In the few short hours since I started using #Threads, #DuckDuckGo has already blocked over 200 data tracking attempts. These include things like “headphone status” and “screen density.”
In the few short hours since I started using #Threads, #DuckDuckGo has already blocked over 200 data tracking attempts. These include things like “headphone status” and “screen density.”
That’s actually a very informative data point. If you use headphones, you probably like to use music/video streaming services or play games. The longer they’re connected, the likelier you are to pay for your media consumption. You probably also have a bigger connection to your media device (a source of entertainment and happiness), so you likely also use and pay for other related products or services. If your headphones use Bluetooth, you have a newer device and set of headphones, so you probably like to keep up with tech trends and buy more expensive hardware, especially if your listening time is long.
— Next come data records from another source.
$ cat config.mk
export PLATFORM = sky130hd
export DESIGN_NAME = prog_counter
export DESIGN_NICKNAME = d
export VERILOG_FILES = /design/src/rtl/prog_counter.sv
export SDC_FILE = /design/constraint.sdc
export NUM_CORES = 1
export LEC_CHECK = 0
export ABC_CLOCK_PERIOD_IN_PS = 4900
export CORE_MARGIN = 2
export CORE_UTILIZATION = 55
export DETAILED_ROUTE_END_ITERATION = 7
export HOLD_SLACK_MARGIN = 0.02
export PLACE_DENSITY = 0.83
export SETUP_SLACK_MARGIN = 0.02
export SYNTH_ARGS = -nofsm -noshare
export SYNTH_HDL_FRONTEND = slang
export SYNTH_SLANG_ARGS = --single-unit
export TNS_END_PERCENT = 10
$ cat constraint.sdc
create_clock -name clk -period 4.9 [get_ports clk]
set_input_delay 0.98 -clock clk [delete_from_list [all_inputs] [get_ports clk]]
set_output_delay 0.98 -clock clk [all_outputs]
set_load 0.01 [all_outputs]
That’s all from just looking at your headphone and Bluetooth status. Combine that with your device & vendor ID, contacts, location, medical and financial information, and all the other “sensitive information” they collect, and you can imagine how much information they can actually infer about you. That is their product: tailor-made targeted advertising and manipulation.
Disclaimer: I don’t want to do advertising for surveillance capitalism, so I would also like to add that the data they infer about you (political ideology, sexual orientation, etc.) can be completely false. However, there is no way to verify that (only you can do that anyway). Meta doesn’t care if the data is perfect. All they care about is that advertisers continue to believe that they provide the best dataset.